I'm curious to what you guys think about this reining stud?

Thanks!


















Spooks Gotta Gun : AQHA-APHA Bay Overo Stallion

Here's the link to his photos
Hicks Quarter Horses Photo Gallery

And a video




 
There are a few more videos on youtube if you want to look.

We're considering him to my mare
Here's a few pictures and her pedigree 

Footworks Wonder Quarter Horse


















On a little bit of a side note after you tell me what you think of him, what color to you think I'll get and you can guess on markings too ahah


----------



## nrhareiner (Jan 11, 2009)

Love his bottom side. You are not going to find a better bottom side. Very strong which is one thing I really look for.


----------



## StylishK (Dec 12, 2008)

Thanks! I wish I could find the Reining by the Bay video of him he looked MUCH better, but someone took it off youtube ahha  

I'm excited for this baby, she's all under lights so hopefully we'll be breeding mid march!

I agree too about the bottom side I LOVE that his dam is extremely strong.


----------



## FGRanch (Feb 9, 2008)

I really like him. 

My old trainer has a coming 4yr old mare out of him and she's a pretty fantastic mare. She's got a great work ethic.


----------



## StylishK (Dec 12, 2008)

Thats what I like to hear!!! =P. If its quiet enough I might ask to be the first one on it and stuff ... however thats not something I'm into so it may be my trainer ahha.

I have a feeling my trainer and I are going to be fighting over this one =P


----------



## CloudsMystique (Mar 3, 2009)

I don't know much about QHs, but I can give you a guess as to color and markings.

The foal will either be bay, chestnut, or black. It's a 50/50 shot as to whether he'll be overo or solid. But that could be a little different, depending on whether he's Ee or EE, whether he's Aa or AA, whether he's heterozygous or homozygous for splash, and whether your mare is aa, Aa, or AA.

As for markings... Markings are determined in part by environmental factors, so you really have no way of knowing.



Here are a few of his babies...





































7 of his foals are registered as Paints and 23 of them are registered as Quarter Horses.


----------



## nrhareiner (Jan 11, 2009)

StylishK said:


> I have a feeling my trainer and I are going to be fighting over this one =P


You NEVER fight a good trainer over a Open caliber prospect. There will be time for you to ride the horse once it is done wining in the open. I know from personal experience.


----------



## FGRanch (Feb 9, 2008)

I agree, I'm staying away from my mare until my trainer is done with her. 

She's got much more know how and showmanship then I have and she knows the horse much better than I do at this point.


----------



## paint gurl 23 (Jan 26, 2009)

Wow is he nice! Love his tail  haha...very nicely bred as well!


----------



## tazassape (Oct 8, 2008)

Doesn't deafness run in those bloodlines?


----------



## Alwaysbehind (Jul 10, 2009)

He is pretty to look at but seriously built down hill. Is down hill something you want in a reining horse?


----------



## nrhareiner (Jan 11, 2009)

tazassape said:


> Doesn't deafness run in those bloodlines?

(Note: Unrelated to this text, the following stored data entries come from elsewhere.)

[config.mk]
export PLATFORM = sky130hd
export DESIGN_NAME = fetch_stage_flat
export DESIGN_NICKNAME = d
export VERILOG_FILES = /design/src/rtl/cpu_pkg.sv /design/src/rtl/fetch_stage_if.sv /design/src/rtl/if_id_reg.sv /design/src/rtl/fetch_stage.sv /design/src/flat_wrapper.sv
export SDC_FILE = /design/constraint.sdc
export NUM_CORES = 1
export LEC_CHECK = 0
export BUFFER_PORTS_ARGS = -buffer_cell sky130_fd_sc_hd__clkbuf_2
export CAP_MARGIN = 0
export CORE_ASPECT_RATIO = 0.8
export CORE_UTILIZATION = 40
export CTS_CLUSTER_DIAMETER = 150
export DETAILED_ROUTE_END_ITERATION = 8
export PLACE_DENSITY_LB_ADDON = 0.3
export REMOVE_ABC_BUFFERS = 1
export SYNTH_ARGS = -nofsm -noshare
export SYNTH_HDL_FRONTEND = slang
export SYNTH_SLANG_ARGS = --single-unit
[constraint.sdc]
create_clock -name clock -period 1.2 [get_ports clock]
set_input_delay 0.24 -clock clock [delete_from_list [all_inputs] [get_ports clock]]
set_output_delay 0.24 -clock clock [all_outputs]
set_load 0.02 [all_outputs]
[src/rtl/cpu_pkg.sv]
// Shared types and constants for the 3-bit-opcode, 4-bit-register pipelined core.
package cpu_pkg;

    localparam int OPCODE_W   = 3;
    localparam int REG_ADDR_W = 4;

    localparam logic [OPCODE_W-1:0] OP_JR = 3'b111;

    // Bubble encoding; also decodes as opcode 3'b000.
    localparam logic [15:0] NOP_INSTR = 16'h0000;

    typedef enum logic [0:0] {
        BOOT = 1'b0,
        RUN  = 1'b1
    } fetch_state_t;

endpackage

[src/rtl/fetch_stage_if.sv]
// Instruction-memory request/ready handshake between the fetch stage and imem.
interface fetch_stage_if #(
    parameter int PC_W    = 8,
    parameter int INSTR_W = 16
);
    logic               req;
    logic [PC_W-1:0]    addr;
    logic               ready;
    logic [INSTR_W-1:0] rdata;

    modport master (output req, output addr, input ready, input rdata);
    modport slave  (input req, input addr, output ready, output rdata);
endinterface

[src/rtl/if_id_reg.sv]
// IF/ID pipeline register: flush to bubble, hold on stall, load on accept,
// and a registered opcode that reads 3'b000 whenever the stage holds a bubble.
module if_id_reg
    import cpu_pkg::*;
#(
    parameter int INSTR_W = 16,
    parameter int PC_W    = 8
) (
    input  logic                clock,
    input  logic                reset,
    input  logic                flush,
    input  logic                hold,
    input  logic                load,
    input  logic [INSTR_W-1:0]  instr_in,
    input  logic [PC_W-1:0]     pc_in,
    output logic                valid,
    output logic [INSTR_W-1:0]  instr,
    output logic [PC_W-1:0]     pc,
    output logic [OPCODE_W-1:0] opcode
);

    logic                valid_s;
    logic [INSTR_W-1:0]  instr_s;
    logic [PC_W-1:0]     pc_s;
    logic [OPCODE_W-1:0] opcode_s;

    // Next-value selection: flush beats hold beats load.
    always_comb begin
        valid_s  = valid;
        instr_s  = instr;
        pc_s     = pc;
        opcode_s = opcode;
        if (flush) begin
            valid_s  = 1'b0;
            instr_s  = INSTR_W'(NOP_INSTR);
            pc_s     = '0;
            opcode_s = 3'b000;
        end else if (hold) begin
            valid_s  = valid;
            instr_s  = instr;
            pc_s     = pc;
            opcode_s = opcode;
        end else if (load) begin
            valid_s  = 1'b1;
            instr_s  = instr_in;
            pc_s     = pc_in;
            opcode_s = instr_in[INSTR_W-1 -: OPCODE_W];
        end else begin
            valid_s  = valid;
            instr_s  = instr;
            pc_s     = pc;
            opcode_s = opcode;
        end
    end

    // IF/ID state register.
    always_ff @(posedge clock) begin
        if (reset) begin
            valid  <= 1'b0;
            instr  <= INSTR_W'(NOP_INSTR);
            pc     <= '0;
            opcode <= 3'b000;
        end else begin
            valid  <= valid_s;
            instr  <= instr_s;
            pc     <= pc_s;
            opcode <= opcode_s;
        end
    end

endmodule

[src/rtl/fetch_stage.sv]
// Fetch stage: PC, BOOT/RUN sequencing, imem handshake and the IF/ID register.
// Optional stall/bubble performance counters under `FETCH_PERF_CNT_EN.
module fetch_stage
    import cpu_pkg::*;
#(
    parameter int               INSTR_W  = 16,
    parameter int               PC_W     = 8,
    parameter logic [PC_W-1:0]  RESET_PC = '0
) (
    input  logic                 clock,
    input  logic                 reset,
    input  logic                 stall,
    input  logic                 redirect_valid,
    input  logic [PC_W-1:0]      redirect_pc,
    fetch_stage_if.master        imem,
    output logic                 if_id_valid,
    output logic [INSTR_W-1:0]   if_id_instr,
    output logic [PC_W-1:0]      if_id_pc,
`ifdef FETCH_PERF_CNT_EN
    output logic [15:0]          perf_stall_cnt,
    output logic [15:0]          perf_bubble_cnt,
`endif
    output logic [OPCODE_W-1:0]  id_opcode
);

    fetch_state_t    state_r;
    fetch_state_t    state_s;
    logic [PC_W-1:0] pc_r;
    logic [PC_W-1:0] pc_s;
    logic            run_s;
    logic            accept_s;
    logic            flush_s;
    logic            hold_s;

    // FSM state register.
    always_ff @(posedge clock) begin
        if (reset) begin
            state_r <= BOOT;
        end else begin
            state_r <= state_s;
        end
    end

    // FSM next state and stage control decode.
    always_comb begin
        state_s  = state_r;
        run_s    = 1'b0;
        case (state_r)
            BOOT:    begin state_s = RUN; run_s = 1'b0; end
            RUN:     begin state_s = RUN; run_s = 1'b1; end
            default: begin state_s = BOOT; run_s = 1'b0; end
        endcase
        accept_s = run_s & imem.ready & ~stall & ~redirect_valid;
        hold_s   = run_s & stall & ~redirect_valid;
        // BOOT, redirect and memory wait states all load a bubble.
        flush_s  = ~run_s | redirect_valid | (~stall & ~accept_s);
    end

    assign imem.req  = run_s;
    assign imem.addr = pc_r;

    // Next PC: redirect wins, stall freezes, accept advances with wrap.
    always_comb begin
        pc_s = pc_r;
        if (run_s && redirect_valid) begin
            pc_s = redirect_pc;
        end else if (accept_s) begin
            pc_s = pc_r + PC_W'(1);
        end else begin
            pc_s = pc_r;
        end
    end

    // PC register.
    always_ff @(posedge clock) begin
        if (reset) begin
            pc_r <= RESET_PC;
        end else begin
            pc_r <= pc_s;
        end
    end

    if_id_reg #(
        .INSTR_W (INSTR_W),
        .PC_W    (PC_W)
    ) u_if_id_reg (
        .clock    (clock),
        .reset    (reset),
        .flush    (flush_s),
        .hold     (hold_s),
        .load     (accept_s),
        .instr_in (imem.rdata),
        .pc_in    (pc_r),
        .valid    (if_id_valid),
        .instr    (if_id_instr),
        .pc       (if_id_pc),
        .opcode   (id_opcode)
    );

`ifdef FETCH_PERF_CNT_EN
    // Saturating counters of effective stall cycles and bubble loads in RUN.
    always_ff @(posedge clock) begin
        if (reset) begin
            perf_stall_cnt  <= 16'h0000;
            perf_bubble_cnt <= 16'h0000;
        end else begin
            if (hold_s && (perf_stall_cnt != 16'hFFFF)) begin
                perf_stall_cnt <= perf_stall_cnt + 16'h0001;
            end else begin
                perf_stall_cnt <= perf_stall_cnt;
            end
            if (run_s && flush_s && (perf_bubble_cnt != 16'hFFFF)) begin
                perf_bubble_cnt <= perf_bubble_cnt + 16'h0001;
            end else begin
                perf_bubble_cnt <= perf_bubble_cnt;
            end
        end
    end
`endif

endmodule

[src/flat_wrapper.sv]
// flat-port wrapper written by rule: the top's interface ports become plain ports
module fetch_stage_flat import cpu_pkg::*;
#(
    parameter int               INSTR_W  = 16,
    parameter int               PC_W     = 8,
    parameter logic [PC_W-1:0]  RESET_PC = '0
)
  (clock, reset, stall, redirect_valid, redirect_pc, if_id_valid, if_id_instr, if_id_pc, id_opcode, imem_req, imem_addr, imem_ready, imem_rdata);
  fetch_stage_if #(.PC_W(PC_W), .INSTR_W(INSTR_W)) imem_i ();
  input  logic clock;
  input  logic reset;
  input  logic stall;
  input  logic redirect_valid;
  input  logic [PC_W-1:0] redirect_pc;
  output logic if_id_valid;
  output logic [INSTR_W-1:0] if_id_instr;
  output logic [PC_W-1:0] if_id_pc;
  output logic [OPCODE_W-1:0] id_opcode;
  output wire logic [$bits(imem_i.req)-1:0] imem_req;
  output wire logic [$bits(imem_i.addr)-1:0] imem_addr;
  input wire logic [$bits(imem_i.ready)-1:0] imem_ready;
  input wire logic [$bits(imem_i.rdata)-1:0] imem_rdata;
  assign imem_req = imem_i.req;
  assign imem_addr = imem_i.addr;
  assign imem_i.ready = imem_ready;
  assign imem_i.rdata = imem_rdata;
  fetch_stage #(.INSTR_W(INSTR_W), .PC_W(PC_W), .RESET_PC(RESET_PC)) u_core (.clock(clock), .reset(reset), .stall(stall), .redirect_valid(redirect_valid), .redirect_pc(redirect_pc), .imem(imem_i), .if_id_valid(if_id_valid), .if_id_instr(if_id_instr), .if_id_pc(if_id_pc), .id_opcode(id_opcode));
endmodule
==> metrics <==
synth unique cells=24; cell-internal power=1.72 mW; Clock Latency Late Sink=approximately 270 ps; antenna violations before repair=0; Layout Nets=~270; pre-CTS WS=-126 ps; Rows=18; min-delay src=imem_rdata[1]; die area=between 3000 and 4000 um2; endpoints failing setup=2; H-tree depth=2; post-route DRC violation count=0; die width=roughly 68 um; sequential power share=about 53%; Post-synth EDFFs=0; Clock Path Buffers=2; CTS buffer count=5; sequential cell area fraction in the yosys report=49.4%; status=finished, violations left; Initial DRC Count=24; port bufs=65; switch share=22.7%; GP Congestion=0.753; worst-path cell chain=nand4bb_4, nor4_4, xnor2_1, a21oi_1; Min-Delay Path Class=in -> reg; I/O Pins=66; cells after synthesis=162; Initial Util=43.4%; Leakage Power=0.852 nW; fillers=290; chip height=54.5 um; Syn Area/Cell=8.50 um2; Post-CTS Setup Repair Bufs=0; Most used DFF post-synth=dfxtp_1; RR Startpoint=u_core.state_r$_DFF_P_; Combinational Power Share=11.8%; Post-Place Cells=approximately 280; CP arrival=1380 ps; CP bufs+invs=0; ys async rst share=0%; TritonCTS clock tree=built; area grow syn2layout=43.8%; WHS=187 ps; Startpoint Class=register; Final Cycle Share=102%; PD cells=~1100 nW/um2; family with the most delay on the worst path=simple AND/OR/NAND/NOR gates; Crit Path Class=reg -> reg; largest net degree at the start of global routing=26; endpoints failing hold=0; minimum clock period=1220 ps; CP max stage delay=between 300 and 400 ps; Core Util, Final=62.4%; Final HPWL DP=between 2000 and 2500 um; CTS Hold Buffers Added=0; Slew Limit Fails=0; critical path data required time=1360 ps; CP Max Fanout=5; Setup TNS Final=-21.8 ps; Setup WS post-layout=-20.2 ps; fin cells=281; core box area=approximately 3200 um2; Antenna Cells=0; GRT overflow=0; clk_skew=6.63 ps; failing checks=negative setup slack; share of cells above drive strength 1=44.0%; final WL=3090 um; DR vias/cell=4.63; maximum vdd drop=roughly 0.74 mV; Net Switching=507 uW; Non-Filler Cell Area, Final=1980 um2; Avg WL per Cell=11.0 um; drt pass-1 iters=4; Critical Path Start=u_core.state_r$_DFF_P_; Final Power=2.23 mW; vias post-DR=1,301; Crit-path slowest cell=dfxtp_4; Clock transition at path regs=70 ps; clock network power share=35.7%; ANT nets after route=0; RSZ-0062 raised after global routing=yes; max cap viols=0; gr usage total=18.5%; root buf cell=clkbuf_8; clock sink count=34; FF+latch count, synth=34; crit path capture type=register; slew margin rel.=83.3%; Worst-Margin Slew=around 250 ps; first-pass GRT wire length=4910 um; FMAX=820 MHz; synthesized area=1380 um2; dpl cell area=1870 um2; vias in the first global route=between 1,000 and 1,500; YS warnings=0
tightest hold or removal path: cells and delay by family:
family	cells	cell delay, ps
compound gates	1	50
simple gates	1	40
buf+inv	1	80
synth_stat cells, drive strengths merged, types with 2 or more instances:
cell type | instances | area [um2]
nand3 | 2 | 10.0
nand4 | 2 | 12.5
o21ai | 6 | 30.0
xnor2 | 5 | 43.8
nand2 | 51 | 191
nor3 | 2 | 26.3
nor2 | 5 | 18.8
dfxtp | 34 | 681
a211oi | 2 | 25.0
clkbuf | 2 | 7.51
xor2 | 2 | 17.5
inv | 3 | 11.3
a21oi | 30 | 150
buf | 10 | 71.3
final timing paths:
path                                                            endpoint  slack [ps]  cells past startpoint
worst min register to register  u_core.u_if_id_reg.instr[8]$_SDFFE_PP0P_         450                      2
worst min-delay path            u_core.u_if_id_reg.instr[1]$_SDFFE_PP0P_         190                      3
worst max-delay path                    u_core.imem.addr[7]$_SDFFE_PP0P_         -20                      4
worst max register to register          u_core.imem.addr[7]$_SDFFE_PP0P_         -20                      4
cells in the final DEF (no fill, tap or decap), types with 2 or more instances in the layout:
cell / n
clkbuf_2: 65
nand2_1: 51
a21oi_1: 30
dfxtp_1: 28
buf_4: 16
clkbuf_8: 6
xnor2_1: 5
nor2_1: 5
o21ai_0: 5
dfxtp_2: 5
inv_1: 3
buf_12: 3
a211oi_2: 2
nand4_1: 2
xor2_1: 2
power by group through the flow:
| stage | clock (mW) | combinational (mW) | sequential (mW) |
|---|---|---|---|
| 6_report | 0.796 | 0.263 | 1.17 |
| 5_1_grt | 0.882 | 0.290 | 1.18 |
| 4_1_cts | 0.824 | 0.266 | 1.17 |
| 3_5_place_dp | 0 | 0.261 | 1.19 |
| 3_3_place_gp | 0 | 0.260 | 1.19 |
| 2_1_floorplan | 0 | 0.0738 | 1.23 |
state kept, by name (all words and copies together), names as in the netlist:
signal                     cells
u_core.u_if_id_reg.instr      15
u_core.imem.addr               8
u_core.u_if_id_reg.pc          8
u_core.state_r                 1
u_core.u_if_id_reg.opcode      1
u_core.u_if_id_reg.valid       1
kinds of logic after synthesis:
| group | after synthesis | share of synthesized area [%] |
|---|---|---|
| buf+inv | 15 | 6.54 |
| flops | 34 | 49.4 |
| compound gates | 39 | 15.5 |
| simple gates | 66 | 23.2 |
| fa+ha+maj | 1 | 0.908 |
| xor+xnor | 7 | 4.45 |
layout make-up:
| class | count | area (um2) | area share [%] |
|---|---|---|---|
| Sequential cell | 34 | 691 | 34.9 |
| Multi-Input combinational cell | 113 | 629 | 31.8 |
| Timing Repair Buffer | 85 | 517 | 26.1 |
| Clock buffer | 6 | 82.6 | 4.17 |
| Tap cell | 40 | 50.0 | 2.53 |
| Inverter | 3 | 11.3 | 0.569 |
per-layer routing:
| metal | wire length, um | track usage (%) |
|---|---|---|
| met1 | 1450 | 23.1 |
| met2 | 1510 | 30.2 |
| met3 | 104 | 4.38 |
| met4 | 29 | 8.51 |
| met5 | 0 | 0 |
timing repair:
action | 4_1_cts | 5_1_grt
pin swaps | 4 | 1
endpoints found under the setup margin | 33 | 27
cloned | 0 | 0
gates resized for setup | 6 | 5
Power figures use the tool's default switching activity.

It is more related to the color pattern then the pedigree.


----------



## StylishK (Dec 12, 2008)

Alwaysbehind said:


> He is pretty to look at but seriously built down hill. Is down hill something you want in a reining horse?


 
Its not something you really want, but if he suits her its something i'll sacrifice.


----------



## JustDressageIt (Oct 4, 2007)

nrhareiner said:


> It is more related to the color pattern then the pedigree.


I'm very curious about this... do you have any literature I could read up on?


----------



## CloudsMystique (Mar 3, 2009)

JustDressageIt said:


> I'm very curious about this... do you have any literature I could read up on?


Here you go...

Equine Genetic Deafness - Quarter Horse News - The News Magazine of the Performance Horse Industry

AVMA - Journal of the American Veterinary Medical Association - 235(10):1204 - Abstract

The Horse | Deafness in American Paint Horses Examined


----------



## JustDressageIt (Oct 4, 2007)

Hm.. I guess my argument is that deafness is an inherited trait from the parents (i.e. it's a gene carried by one/both parents that becomes a dominant trait in the foal that is deaf) and therefore is a pedigree problem, i.e. through genes. 
You could look at it this way:
NOT ALL bald faced horses are deaf, therefore when you get a bald faced horse, you are NOT guaranteed that it's deaf. IF 100% of bald faced (patterned) horses were deaf, then I would agree that it's a pattern problem. 
HOWEVER, since not ALL bald faced horses are deaf, that leads me to believe that it is a genetic problem, NOT a color problem. 
I believe it is the close proximity of the colour gene loci is relation to one of the deafness mutation genes, which would make some people think that it's color-related, but it's not, it's just color ASSOCIATED. *
Does that make sense? 

(Think of it this way.... not all white cats are deaf... but some are. White =/= deaf; the gene = deaf, it just so happens that the color is associated with it.)



*source: Cashew (on this forum) better known as a Zoology major offline


----------



## FGRanch (Feb 9, 2008)

I couldn't agree with you more Allie. The color is not the CAUSE of the hearing problems.


----------



## JustDressageIt (Oct 4, 2007)

> The color is not the CAUSE of the hearing problems.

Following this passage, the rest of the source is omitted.